Total gastrectomy: the influence of preserved duodenal transit and of pouch reconstruction on abdominal symptoms, nutrient assimilation, and medico-social functioning.
1997
BACKGROUND/AIMS: The aim of this retrospective study was to establish whether patients with different reconstruction after total gastrectomy (duodenal bypass without pouch (subgroup Ia, n = 88); duodenal bypass with pouch (subgroup Ib, n = 27); continuous duodenal transit (subgroup II, n = 27)) differ concerning abdominal symptoms, nutrient assimilation, and medico-social functioning. METHODS: The 142 patients (49 females, 93 males; mean age 57.2 years, (95% confidence interval 55 to 59)) after potentially curative total gastrectomy for gastric malignancy 500 days earlier (mean: 95% confidence interval 334 to 666) were evaluated for abdominal symptoms, biochemical and haematological parameters, endoscopic findings, small intestinal bacterial overgrowth, oro-caecal transit time, objective signs of malassimilation, and the degree of medico-social functioning.
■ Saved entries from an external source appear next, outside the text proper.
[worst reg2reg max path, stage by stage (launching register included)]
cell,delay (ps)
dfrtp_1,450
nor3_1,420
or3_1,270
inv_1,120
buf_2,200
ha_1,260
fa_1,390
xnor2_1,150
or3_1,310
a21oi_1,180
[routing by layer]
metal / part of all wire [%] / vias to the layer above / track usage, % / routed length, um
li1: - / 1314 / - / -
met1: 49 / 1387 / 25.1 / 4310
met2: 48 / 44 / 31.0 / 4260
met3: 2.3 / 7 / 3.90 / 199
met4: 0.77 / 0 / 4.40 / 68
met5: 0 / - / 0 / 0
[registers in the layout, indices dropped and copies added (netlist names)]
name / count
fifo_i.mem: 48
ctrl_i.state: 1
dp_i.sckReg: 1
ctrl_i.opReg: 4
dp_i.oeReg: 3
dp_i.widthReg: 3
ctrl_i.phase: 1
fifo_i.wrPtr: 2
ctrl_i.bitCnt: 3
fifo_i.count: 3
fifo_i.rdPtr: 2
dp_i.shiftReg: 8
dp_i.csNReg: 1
RESULTS: There were no significant differences between the subgroups in any of the parameters examined. CONCLUSION: In this study, neither subjective nor objective patient data support preference for any single mode of the examined reconstructions after total gastrectomy. However, small patient numbers, unstandardised reconstruction procedures and a recruitment bias might influence these findings.